Many investigations were conducted into the causes of the collapse by the D.C. city government, both houses of Congress, the city coroner, and the courts. Early witness accounts suggested that theater employees had discussed removing the snow from the roof, but had decided that it was unnecessary.

The investigations concluded that the collapse was most likely the result of poor design, blaming the use of arch girders rather than stone pillars to support the roof. A study in Engineering News Record found that, rather than a defect in the beams themselves, the wall bearing the load from one crucial beam had gradually moved out of position, allowing the beam to slip out. However, several lawsuits that resulted from the collapse were unsuccessful, as the courts were unable to determine who was liable.

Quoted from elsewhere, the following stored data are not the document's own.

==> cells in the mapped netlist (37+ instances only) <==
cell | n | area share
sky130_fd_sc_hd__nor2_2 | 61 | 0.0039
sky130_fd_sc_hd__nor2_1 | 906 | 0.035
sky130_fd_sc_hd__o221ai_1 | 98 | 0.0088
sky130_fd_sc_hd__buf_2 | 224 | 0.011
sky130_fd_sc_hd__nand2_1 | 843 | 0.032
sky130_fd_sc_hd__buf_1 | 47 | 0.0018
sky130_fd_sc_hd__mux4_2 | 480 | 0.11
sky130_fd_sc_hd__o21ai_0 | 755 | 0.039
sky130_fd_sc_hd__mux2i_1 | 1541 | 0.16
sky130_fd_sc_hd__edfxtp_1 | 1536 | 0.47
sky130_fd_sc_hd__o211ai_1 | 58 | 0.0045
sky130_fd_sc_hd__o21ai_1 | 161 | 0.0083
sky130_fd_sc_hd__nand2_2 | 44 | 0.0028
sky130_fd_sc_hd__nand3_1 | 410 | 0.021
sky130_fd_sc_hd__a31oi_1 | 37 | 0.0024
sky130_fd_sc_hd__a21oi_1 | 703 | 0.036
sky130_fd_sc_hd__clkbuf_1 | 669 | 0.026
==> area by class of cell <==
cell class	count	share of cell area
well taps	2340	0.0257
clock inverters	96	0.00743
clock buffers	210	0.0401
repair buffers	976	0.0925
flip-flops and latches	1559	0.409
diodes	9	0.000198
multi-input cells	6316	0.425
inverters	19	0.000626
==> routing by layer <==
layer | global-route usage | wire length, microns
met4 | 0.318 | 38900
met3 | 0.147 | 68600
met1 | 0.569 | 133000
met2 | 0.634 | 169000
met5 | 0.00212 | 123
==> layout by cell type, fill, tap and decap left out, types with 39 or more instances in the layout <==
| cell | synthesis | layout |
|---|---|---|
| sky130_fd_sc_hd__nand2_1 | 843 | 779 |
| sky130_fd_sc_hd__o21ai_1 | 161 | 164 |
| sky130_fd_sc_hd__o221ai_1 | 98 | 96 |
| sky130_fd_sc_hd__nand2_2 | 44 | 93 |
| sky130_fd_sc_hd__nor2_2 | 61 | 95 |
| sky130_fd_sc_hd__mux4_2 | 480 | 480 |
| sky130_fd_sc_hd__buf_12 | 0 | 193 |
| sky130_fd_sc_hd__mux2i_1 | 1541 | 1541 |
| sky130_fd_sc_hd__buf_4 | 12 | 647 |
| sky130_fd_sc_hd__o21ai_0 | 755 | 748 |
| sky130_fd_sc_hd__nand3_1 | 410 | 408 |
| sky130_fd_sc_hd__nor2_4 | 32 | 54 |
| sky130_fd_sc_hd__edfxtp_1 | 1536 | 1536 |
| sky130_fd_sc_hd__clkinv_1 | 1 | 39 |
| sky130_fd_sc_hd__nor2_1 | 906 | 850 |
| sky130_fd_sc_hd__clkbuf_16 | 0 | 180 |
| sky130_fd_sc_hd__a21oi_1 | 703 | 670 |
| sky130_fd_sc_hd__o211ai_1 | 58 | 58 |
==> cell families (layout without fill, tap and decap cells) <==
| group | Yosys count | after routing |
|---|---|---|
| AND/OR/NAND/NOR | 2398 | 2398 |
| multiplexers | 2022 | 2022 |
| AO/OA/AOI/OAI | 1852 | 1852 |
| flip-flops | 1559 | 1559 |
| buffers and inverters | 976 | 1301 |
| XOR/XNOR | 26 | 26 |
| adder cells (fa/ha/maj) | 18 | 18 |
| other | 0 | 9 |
## config.mk

```make
export PLATFORM = sky130hd
export DESIGN_NAME = led_pattern_sequencer
export DESIGN_NICKNAME = d
export VERILOG_FILES = /design/src/rtl/led_seq_pkg.sv /design/src/rtl/led_seq_table.sv /design/src/rtl/led_pattern_sequencer.sv
export SDC_FILE = /design/constraint.sdc
export NUM_CORES = 1
export LEC_CHECK = 0
export ABC_CLOCK_PERIOD_IN_PS = 5520
export CAP_MARGIN = 15
export CORE_MARGIN = 3
export CORE_UTILIZATION = 30
export DETAILED_ROUTE_END_ITERATION = 16
export GPL_ROUTABILITY_DRIVEN = 0
export SLEW_MARGIN = 20
export SYNTH_ARGS = -nofsm -noshare
export SYNTH_HDL_FRONTEND = slang
export SYNTH_HIERARCHICAL = 1
export SYNTH_SLANG_ARGS = --single-unit
```

## constraint.sdc

```tcl
create_clock -name clk -period 5.52 [get_ports clk]
set_clock_uncertainty 0.15 [all_clocks]
set_input_delay 1.104 -clock clk [delete_from_list [all_inputs] [get_ports clk]]
set_output_delay 1.104 -clock clk [all_outputs]
set_load 0.005 [all_outputs]
```
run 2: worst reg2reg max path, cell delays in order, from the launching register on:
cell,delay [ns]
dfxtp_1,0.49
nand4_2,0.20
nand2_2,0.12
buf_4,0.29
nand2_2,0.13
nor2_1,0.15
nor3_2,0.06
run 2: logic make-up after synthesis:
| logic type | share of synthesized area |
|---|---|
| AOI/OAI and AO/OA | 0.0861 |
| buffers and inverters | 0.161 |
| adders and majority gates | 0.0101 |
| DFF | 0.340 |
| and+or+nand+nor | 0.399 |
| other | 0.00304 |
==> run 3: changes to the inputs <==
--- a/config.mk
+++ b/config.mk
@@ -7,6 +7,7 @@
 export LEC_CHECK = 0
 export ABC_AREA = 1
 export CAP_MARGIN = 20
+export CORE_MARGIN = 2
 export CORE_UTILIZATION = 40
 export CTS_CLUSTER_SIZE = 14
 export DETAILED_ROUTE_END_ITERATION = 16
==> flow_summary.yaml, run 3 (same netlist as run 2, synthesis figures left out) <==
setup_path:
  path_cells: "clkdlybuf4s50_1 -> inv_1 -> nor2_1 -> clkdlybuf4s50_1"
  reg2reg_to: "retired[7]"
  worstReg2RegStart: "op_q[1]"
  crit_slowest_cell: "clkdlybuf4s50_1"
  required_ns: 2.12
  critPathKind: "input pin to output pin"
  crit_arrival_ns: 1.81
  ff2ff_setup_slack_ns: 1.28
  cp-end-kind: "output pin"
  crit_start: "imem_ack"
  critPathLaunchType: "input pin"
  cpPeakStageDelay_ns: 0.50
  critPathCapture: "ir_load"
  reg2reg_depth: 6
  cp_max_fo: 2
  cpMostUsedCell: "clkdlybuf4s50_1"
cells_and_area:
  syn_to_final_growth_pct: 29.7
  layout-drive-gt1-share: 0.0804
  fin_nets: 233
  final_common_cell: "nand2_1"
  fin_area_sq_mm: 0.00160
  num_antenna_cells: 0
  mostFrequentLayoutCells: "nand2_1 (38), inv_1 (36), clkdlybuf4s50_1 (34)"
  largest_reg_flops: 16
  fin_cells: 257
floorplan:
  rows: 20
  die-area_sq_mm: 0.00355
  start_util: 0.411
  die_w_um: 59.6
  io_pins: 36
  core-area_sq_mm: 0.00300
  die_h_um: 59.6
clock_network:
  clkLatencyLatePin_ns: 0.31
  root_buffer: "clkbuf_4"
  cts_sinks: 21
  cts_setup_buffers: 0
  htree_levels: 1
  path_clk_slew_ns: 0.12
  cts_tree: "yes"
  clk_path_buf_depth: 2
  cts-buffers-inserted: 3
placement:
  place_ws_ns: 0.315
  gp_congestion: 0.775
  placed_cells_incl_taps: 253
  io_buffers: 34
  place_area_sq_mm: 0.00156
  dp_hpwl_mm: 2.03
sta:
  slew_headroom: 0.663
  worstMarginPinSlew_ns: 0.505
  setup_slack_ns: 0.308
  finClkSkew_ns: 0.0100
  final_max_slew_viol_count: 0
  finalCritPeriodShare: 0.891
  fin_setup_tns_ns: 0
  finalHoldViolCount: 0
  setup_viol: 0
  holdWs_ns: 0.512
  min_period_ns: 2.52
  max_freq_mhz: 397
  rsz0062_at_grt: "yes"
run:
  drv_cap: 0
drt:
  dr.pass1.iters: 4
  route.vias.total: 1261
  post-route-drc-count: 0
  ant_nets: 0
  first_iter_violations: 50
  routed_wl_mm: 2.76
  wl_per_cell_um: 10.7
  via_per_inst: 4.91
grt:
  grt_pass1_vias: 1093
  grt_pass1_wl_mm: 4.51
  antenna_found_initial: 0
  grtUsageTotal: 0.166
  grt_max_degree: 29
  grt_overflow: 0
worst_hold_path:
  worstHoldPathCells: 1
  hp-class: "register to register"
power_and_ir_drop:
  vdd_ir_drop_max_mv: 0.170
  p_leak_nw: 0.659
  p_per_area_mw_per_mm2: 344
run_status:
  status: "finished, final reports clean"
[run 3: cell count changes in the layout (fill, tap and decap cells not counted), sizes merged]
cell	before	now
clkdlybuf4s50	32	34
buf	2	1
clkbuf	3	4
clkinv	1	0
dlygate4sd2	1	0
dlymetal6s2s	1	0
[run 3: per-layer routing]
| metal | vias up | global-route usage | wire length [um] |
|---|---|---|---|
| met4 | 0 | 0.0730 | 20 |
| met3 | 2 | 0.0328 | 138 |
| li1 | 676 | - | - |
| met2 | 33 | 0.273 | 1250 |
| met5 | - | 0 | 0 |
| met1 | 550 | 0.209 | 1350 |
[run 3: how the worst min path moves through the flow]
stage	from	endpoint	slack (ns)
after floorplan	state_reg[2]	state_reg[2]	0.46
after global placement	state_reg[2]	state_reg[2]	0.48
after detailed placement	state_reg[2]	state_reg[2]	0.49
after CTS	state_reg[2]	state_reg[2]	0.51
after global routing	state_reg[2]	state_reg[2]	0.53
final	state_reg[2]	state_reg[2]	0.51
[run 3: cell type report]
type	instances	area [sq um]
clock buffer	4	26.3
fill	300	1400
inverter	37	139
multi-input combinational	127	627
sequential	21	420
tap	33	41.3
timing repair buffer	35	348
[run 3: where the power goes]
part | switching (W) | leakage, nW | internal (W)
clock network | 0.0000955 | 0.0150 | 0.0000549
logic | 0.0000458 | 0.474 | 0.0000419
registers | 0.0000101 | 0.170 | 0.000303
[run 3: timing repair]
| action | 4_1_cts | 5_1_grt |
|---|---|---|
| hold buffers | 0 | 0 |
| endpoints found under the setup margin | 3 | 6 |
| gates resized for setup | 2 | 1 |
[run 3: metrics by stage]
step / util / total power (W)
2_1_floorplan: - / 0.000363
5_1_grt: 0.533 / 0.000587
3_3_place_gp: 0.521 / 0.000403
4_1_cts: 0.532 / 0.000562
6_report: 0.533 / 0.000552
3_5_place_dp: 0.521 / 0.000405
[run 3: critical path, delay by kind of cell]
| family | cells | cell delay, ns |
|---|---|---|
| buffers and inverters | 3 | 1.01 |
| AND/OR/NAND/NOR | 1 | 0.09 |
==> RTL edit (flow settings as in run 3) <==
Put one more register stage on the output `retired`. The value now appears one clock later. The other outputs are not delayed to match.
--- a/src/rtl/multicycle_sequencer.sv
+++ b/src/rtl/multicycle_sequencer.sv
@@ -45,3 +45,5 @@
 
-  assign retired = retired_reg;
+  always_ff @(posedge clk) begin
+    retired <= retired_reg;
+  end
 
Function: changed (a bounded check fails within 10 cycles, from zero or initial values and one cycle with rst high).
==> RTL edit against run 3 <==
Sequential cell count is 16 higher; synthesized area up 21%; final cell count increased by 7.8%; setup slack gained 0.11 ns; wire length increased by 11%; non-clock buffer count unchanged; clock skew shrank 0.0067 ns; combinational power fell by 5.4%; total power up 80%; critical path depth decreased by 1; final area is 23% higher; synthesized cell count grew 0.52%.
`src/rtl/hazard_ctrl.sv`:
```
// hazard_ctrl
//   Pipeline hazard controller for a five-stage in-order core. It decides each
//   cycle whether the PC advances and which pipeline registers hold or get a
//   bubble. There are three hazard sources:
//     - a data-memory wait, which freezes IF/ID/EX/MEM (highest priority)
//     - a taken branch resolved in EX, which flushes IF/ID and ID/EX
//     - a load-use dependency, which inserts one bubble into ID/EX
//   A memory wait that runs too long is abandoned and reported through a
//   sticky error flag. Two saturating counters count stall and flush cycles.
//
//   state    | meaning
//   ---------+----------------------------------------------------------
//   RUN      | normal issue; a memory stall moves to MEM_WAIT
//   MEM_WAIT | waiting on data memory; the wait counter runs here
//
// Ports
//   clk, rst_n                    clock, async active-low reset
//   i_id_rs1, i_id_rs2            source registers of the ID instruction
//   i_id_uses_rs1, i_id_uses_rs2  ID instruction really reads rs1 / rs2
//   i_ex_mem_read, i_ex_rd        EX instruction is a load, and its rd
//   i_ex_branch_taken             EX resolved a taken branch/jump
//   i_mem_req, i_mem_ready        MEM stage access pending / completing
//   o_pc_write                    PC load enable
//   o_ifid_stall, o_ifid_flush    IF/ID hold / bubble
//   o_idex_stall, o_idex_flush    ID/EX hold / bubble
//   o_exmem_stall                 EX/MEM hold
//   o_mem_timeout                 sticky memory-timeout error
//   o_stall_count, o_flush_count  saturating performance counters
module hazard_ctrl #(
  parameter int CNT_W       = 32,
  parameter int MEM_TIMEOUT = 255
) (
  input  logic             clk,
  input  logic             rst_n,
  input  logic [4:0]       i_id_rs1,
  input  logic [4:0]       i_id_rs2,
  input  logic             i_id_uses_rs1,
  input  logic             i_id_uses_rs2,
  input  logic             i_ex_mem_read,
  input  logic [4:0]       i_ex_rd,
  input  logic             i_ex_branch_taken,
  input  logic             i_mem_req,
  input  logic             i_mem_ready,
  output logic             o_pc_write,
  output logic             o_ifid_stall,
  output logic             o_ifid_flush,
  output logic             o_idex_stall,
  output logic             o_idex_flush,
  output logic             o_exmem_stall,
  output logic             o_mem_timeout,
  output logic [CNT_W-1:0] o_stall_count,
  output logic [CNT_W-1:0] o_flush_count
);

  // The wait counter holds the number of MEM_WAIT cycles already completed,
  // so it only ever needs to reach MEM_TIMEOUT-1.
  localparam int WAIT_W = (MEM_TIMEOUT < 2) ? 1 : $clog2(MEM_TIMEOUT);
  localparam logic [WAIT_W-1:0] WAIT_LAST = WAIT_W'(MEM_TIMEOUT - 1);

  typedef enum logic {
    RUN      = 1'b0,
    MEM_WAIT = 1'b1
  } state_t;

  state_t            r_state;
  logic [WAIT_W-1:0] r_wait_cnt;
  logic              r_mem_timeout;
  logic [CNT_W-1:0]  r_stall_count;
  logic [CNT_W-1:0]  r_flush_count;

  logic w_load_use;
  logic w_mem_stall;
  logic w_timeout;
  logic w_freeze;

  assign w_load_use = i_ex_mem_read && (i_ex_rd != 5'd0) &&
                      ((i_id_uses_rs1 && (i_id_rs1 == i_ex_rd)) ||
                       (i_id_uses_rs2 && (i_id_rs2 == i_ex_rd)));

  assign w_mem_stall = i_mem_req && !i_mem_ready;

  // The MEM_TIMEOUT-th MEM_WAIT cycle without ready is the timeout cycle.
  assign w_timeout = (r_state == MEM_WAIT) && w_mem_stall &&
                     (r_wait_cnt == WAIT_LAST);

  // On the timeout cycle the freeze is dropped so the pipeline can move on.
  assign w_freeze = w_mem_stall && !w_timeout;

  always_comb begin
    o_pc_write    = 1'b0;
    o_ifid_stall  = 1'b0;
    o_ifid_flush  = 1'b0;
    o_idex_stall  = 1'b0;
    o_idex_flush  = 1'b0;
    o_exmem_stall = 1'b0;
    if (!rst_n) begin
      // everything held low while in reset
    end else if (w_freeze) begin
      o_ifid_stall  = 1'b1;
      o_idex_stall  = 1'b1;
      o_exmem_stall = 1'b1;
    end else if (i_ex_branch_taken) begin
      o_pc_write   = 1'b1;
      o_ifid_flush = 1'b1;
      o_idex_flush = 1'b1;
    end else if (w_load_use) begin
      o_ifid_stall = 1'b1;
      o_idex_flush = 1'b1;
    end else begin
      o_pc_write = 1'b1;
    end
  end

  always_ff @(posedge clk or negedge rst_n) begin
    if (!rst_n) begin
      r_state       <= RUN;
      r_wait_cnt    <= '0;
      r_mem_timeout <= 1'b0;
      r_stall_count <= '0;
      r_flush_count <= '0;
    end else begin
      case (r_state)
        RUN: begin
          if (w_mem_stall) begin
            r_state    <= MEM_WAIT;
            r_wait_cnt <= '0;
          end
        end
        MEM_WAIT: begin
          if (w_timeout) begin
            r_state       <= RUN;
            r_mem_timeout <= 1'b1;
          end else if (!w_mem_stall) begin
            // ready arrived, or the MEM stage dropped its request
            r_state <= RUN;
          end else begin
            r_wait_cnt <= r_wait_cnt + WAIT_W'(1);
          end
        end
        default: r_state <= RUN;
      endcase

      if (!o_pc_write && (r_stall_count != {CNT_W{1'b1}}))
        r_stall_count <= r_stall_count + CNT_W'(1);

      if ((o_ifid_flush || o_idex_flush) && (r_flush_count != {CNT_W{1'b1}}))
        r_flush_count <= r_flush_count + CNT_W'(1);
    end
  end

  assign o_mem_timeout = r_mem_timeout;
  assign o_stall_count = r_stall_count;
  assign o_flush_count = r_flush_count;

endmodule
```
`config.mk`:
```
export PLATFORM = sky130hd
export DESIGN_NAME = hazard_ctrl
export DESIGN_NICKNAME = d
export VERILOG_FILES = /design/src/rtl/hazard_ctrl.sv
export SDC_FILE = /design/constraint.sdc
export NUM_CORES = 1
export LEC_CHECK = 0
export ABC_AREA = 1
export CAP_MARGIN = 20
export CORE_MARGIN = 3
export CORE_UTILIZATION = 59
export CTS_BUF_LIST = sky130_fd_sc_hd__clkbuf_4 sky130_fd_sc_hd__clkbuf_8
export CTS_CLUSTER_SIZE = 40
export DETAILED_ROUTE_END_ITERATION = 7
export GPL_ROUTABILITY_DRIVEN = 1
export PLACE_DENSITY_LB_ADDON = 0.05
export SYNTH_ARGS = -nofsm -noshare
export SYNTH_HDL_FRONTEND = slang
export SYNTH_SLANG_ARGS = --single-unit
```
`constraint.sdc`:
```
create_clock -name clk -period 3.6 [get_ports clk]
set_input_delay 0.36 -clock clk [delete_from_list [all_inputs] [get_ports clk]]
set_output_delay 0.36 -clock clk [all_outputs]
set_load 0.01 [all_outputs]
```
# ---- Yosys cells after proc, flatten, opt, wreduce, memory -nomap -nowiden
# Cells that the tools add are included.
dict set report classes {
  n_bitwise 1
  n_eq_ne 8
  reduce_logical 18
  n_mux 23
  n_addsub 3
}
# op count
set ops {}
lappend ops {{32-bit by 1-bit adder with 32-bit output (second input constant)} 2}
lappend ops {{32-bit != test (second input constant)} 2}
lappend ops {{8-bit 2-to-1 mux} 3}
lappend ops {{1-bit 2-to-1 mux} 18}
lappend ops {{8-bit case mux with 2 select lines} 1}
lappend ops {{5-bit == test} 2}
lappend ops {{1-bit logical AND} 10}
lappend ops {{8-bit by 1-bit adder with 8-bit output (second input constant)} 1}
lappend ops {{8-bit == test (second input constant)} 1}
lappend ops {{5-bit nonzero test} 1}
lappend ops {{2-bit != test (second input constant)} 2}
lappend ops {{1-bit logical NOT} 3}
lappend ops {{3-bit AND reduction} 1}
lappend ops {{1-bit logical OR} 2}
lappend ops {{2-bit by 1-bit != test with 1-bit output (second input constant)} 1}
lappend ops {{1-bit case mux with 2 select lines} 1}
lappend ops {{2-bit AND reduction} 1}
lappend ops {{1-bit inverter} 1}
dict set report word_totals {
  input_bits 23
  reg_bits 74
  out_inout_bits 71
  elab_cells 58
}

# ---- Depth between registers and ports, before layout
dict set report depth {
  ltp_word 10
  mapped_depth 14
  mapped_depth_nobuf 13
}

# ---- Worst setup path before layout
# No wires, ideal clock.
dict set report synth_timing {
  kind {register to output}
  from {register r_wait_cnt[0]}
  to {output o_pc_write}
  t_arrival_ns 1.524
  t_required_ns 3.240
  stages_incl_launch_ff 12
  path_slack_ns 1.716
  n_path_buf 1
  cell_sequence {dfrtp_1 inv_1 ha_1 nand2_1 nor2_1 nand2_2 nand2_4 inv_4 nor2_4 nand2_1 buf_2 inv_1}
}
dict set report synth_via {
  elab_chain_len 6
}
# element line_no
set synth_lines {}
lappend synth_lines {{start: declaration} 66} ;# logic [WAIT_W-1:0] r_wait_cnt;
lappend synth_lines {{start signal: assignment} 137} ;# r_wait_cnt <= r_wait_cnt + WAIT_W'(1);
lappend synth_lines {{8-bit == test} 84} ;# (r_wait_cnt == WAIT_LAST);
lappend synth_lines {{1-bit logical AND} 83} ;# assign w_timeout = (r_state == MEM_WAIT) && w_mem_stall &&
lappend synth_lines {{1-bit logical NOT} 87} ;# assign w_freeze = w_mem_stall && !w_timeout;
lappend synth_lines {{1-bit logical AND} 87}
lappend synth_lines {{1-bit 2-to-1 mux} 98} ;# end else if (w_freeze) begin
lappend synth_lines {{1-bit 2-to-1 mux} 96} ;# if (!rst_n) begin
lappend synth_lines {{end: declaration} 44} ;# output logic o_pc_write,
# No other way between the ends.

# ---- Worst setup path in the final report
dict set report layout_timing {
  from {register r_wait_cnt[0]}
  to {output o_idex_flush}
}
dict set report layout_via {
  elab_chain_len 6
}
# element line_no
set layout_lines {}
lappend layout_lines {{8-bit == test} 84}
lappend layout_lines {{1-bit logical AND} 83}
lappend layout_lines {{1-bit logical NOT} 87}
lappend layout_lines {{1-bit logical AND} 87}
lappend layout_lines {{1-bit 2-to-1 mux} 98}
lappend layout_lines {{1-bit 2-to-1 mux} 96}
lappend layout_lines {{end: declaration} 48} ;# output logic o_idex_flush,
# No other way between the ends.

==> results.yml <==
outcome:
  status: "finished, final reports clean"
layout:
  utilization_pct: 76.4
  n_antenna_cell: 0
  drive_above_1_share_pct: 5.25
  regArea_sq_um: 1850
  multi_input_area_sq_um: 2920
  nets: 898
  final_cell_mix: "nand2_1, clkdlybuf4s50_1, nor2_1"
  synthToLayoutAreaGrowth_pct: 23.5
  fin_area_sq_um: 6370
  fillers: 649
  mostFrequentLayoutCell: "nand2_1"
  stdcell_count: 981
floorplan:
  die_x_um: 99.5
  initial_utilization_pct: 61.8
  dieArea_sq_um: 9900
  core-area_sq_um: 8340
  io_pins: 94
  die_h_um: 99.5
  fp-row-count: 33
synth:
  syn_nets: 808
  synth.distinct_cells: 35
  synth_top_family_by_area: "simple AND/OR/NAND/NOR gates"
  synthAdderAreaFrac_pct: 0.971
  ys_warn_count: 0
  synthMuxAreaShare_pct: 0
  netlist_instances: 781
  synth_xor_area_share_pct: 6.12
  synth_seq_cells: 74
  syn_area_sq_um: 5160
  synth_top_area_cell: "dfrtp_1"
  syn_area_per_cell_sq_um: 6.60
  yosysTopAreaCellShare_pct: 35.9
  synth_compound_area_share_pct: 1.21
  synthSimpleGateAreaFrac_pct: 48.3
  synth_seq_area_share_pct: 35.9
  synth_top_cells_by_area: "dfrtp_1, nand2_1, nand3_1"
pwr:
  cellPowerDensity_nw_per_um2: 336
  p_total_mw: 2.14
  p_leak_nw: 3.08
  ir_drop_mv: 0.231
clocking:
  cts_tree: "yes"
  clkLatencyLatePin_ps: 350
  holdBufCountCts: 0
  cts_htree_levels: 3
  path_clk_slew_ps: 80
  cts_buffers: 9
  post_cts_resized: 0
  cts_max_path_buffers: 2
  cts_sinks: 74
  clockRootBuffer: "clkbuf_8"
  postCtsSetupBuffers: 0
sta:
  rsz0062_at_grt: "false"
  slew_headroom_pct: 38.1
  tns_ps: 0
  fin_ws_ps: 576
  skew_ps: 7.77
  timing.hold.ws_ps: 270
  min_period_ps: 3020
  max_freq_mhz: 331
  report.final.hold_viol_count: 0
  finalSetupViolCount: 0
  finalMaxSlewViolations: 0
  timing.final.crit_share_pct: 84.0
  tightest_slew_ps: 928
critical_path:
  slowest_delay_ps: 620
  worstPathMaxFanout: 21
  end_kind: "output port"
  path_cells: "inv_1 > ha_1 > nand2_1 > nor2_1 > nand2_2 > nand2_4 > inv_4 > nor2_4 > nand3_1 > nand2_2 > clkdlybuf4s50_1"
  cpMostUsedCell: "nand2_2"
  critPathTopFamily: "simple AND/OR/NAND/NOR gates"
  crit_arrival_ps: 2660
  slowest_stage: "clkdlybuf4s50_1"
  crit_path_start_kind: "register"
  path_buf_inv: 3
  required_ps: 3240
  critPathKind: "register to output port"
detailed_routing:
  drt_iter0_markers: 258
  vias: 5403
  wire_per_inst_um: 14.3
  drc: 0
  ant_nets: 0
  drt_first_pass_iters: 5
  vias_per_cell: 5.51
  wl_um: 14100
placement:
  placed_cell_area_sq_um: 6120
  dp_hpwl_um: 10400
  port_buffers: 93
  gp_congestion: 1.03
  place_worst_setup_slack_ps: 762
  dp_cells: 965
global_routing:
  grt_pass1_vias: 5181
  grt_first_pass_wirelength_um: 23700
  grt-ovfl-total: 0
  track_usage_pct: 29.3
  antenna_found_initial: 0
  grt_max_degree: 75
job:
  drv_cap: 0
hold_path:
  hp-class: "input port to async pin"
-- logic make-up (layout without fill, tap and decap cells) --
family | after synthesis | count (layout)
DFF | 74 | 74
AOI/OAI and AO/OA | 11 | 11
adders and majority gates | 4 | 4
and+or+nand+nor | 569 | 569
buffers and inverters | 87 | 182
xor gates and xnor gates | 36 | 36
-- path summary, 6_finish.rpt --
check | slack (ps) | from | to | depth (start not counted)
max in group asynchronous | 2750 | rst_n | o_stall_count[14] | 2
hold / removal | 270 | rst_n | o_flush_count[14] | 2
setup reg to reg | 1050 | r_wait_cnt[0] | o_flush_count[10] | 13
hold reg to reg | 480 | o_mem_timeout | o_mem_timeout | 1
min in group clk | 480 | o_mem_timeout | o_mem_timeout | 1
setup / recovery | 580 | r_wait_cnt[0] | o_idex_flush | 11
-- where the power goes --
part | internal [mW] | switching [mW]
clock | 0.471 | 0.332
combinational | 0.177 | 0.193
sequential | 0.882 | 0.0854
total | 1.53 | 0.610
-- cell type report --
cell class	instances	area share, %
flip-flops and latches	74	29.1
clock buffers	10	2.06
clock inverters	6	1.79
inverters	68	4.05
repair buffers	98	15.2
well taps	105	2.06
multi-input cells	620	45.8
-- worst reg2reg max path: cells and delay by family, from the launching register on --
kind                       cells  cell delay, ps
buffers and inverters          2             180
adders and majority gates      1             160
and+or+nand+nor               10            1700
DFF                            1             400
-- cells in the mapped netlist, drive strengths merged --
library cell / count
a21oi: 5
a31o: 1
and3: 1
and3b: 1
buf: 15
clkbuf: 4
dfrtp: 74
ha: 4
inv: 68
nand2: 337
nand3: 88
nand3b: 12
nand4: 13
nor2: 92
nor3: 24
nor3b: 1
o21ai: 3
o21bai: 1
o22ai: 1
xnor2: 10
xor2: 26
-- state kept, by name, indices dropped and copies added, names as in the netlist --
signal / flops
o_mem_timeout: 1
r_wait_cnt: 8
o_stall_count: 32
o_flush_count: 32
r_state: 1
-- layer usage --
layer  routed length (um)  vias up  share of wire [%]  track usage (%)
met5                    0        -                  0                0
met3                  983       51                7.0             4.63
met1                 5780     2469                 41             36.3
li1                     -     2645                  -                -
met4                  596        0                4.2             14.9
met2                 6700      238                 48             49.4
No activity file was read; power rests on OpenSTA's default activity.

The year after the collapse, a new theater was built in the same location, dubbed the Ambassador Theater, which in turn was torn down during a 1960s-era urban renewal project. The site is now the location of a former SunTrust bank, built in the shape of a movie theater to pay homage to the Knickerbocker Theatre.

Geare, whose career had been effectively ended by the collapse, died by suicide in 1927. Crandall died by suicide ten years later, leaving a note for reporters asking them not to be too hard on him.

The storm that led to the collapse was later dubbed the Knickerbocker Storm.

==Book==
In 2013, The Knickerbocker Snowstorm (Images of America), was released.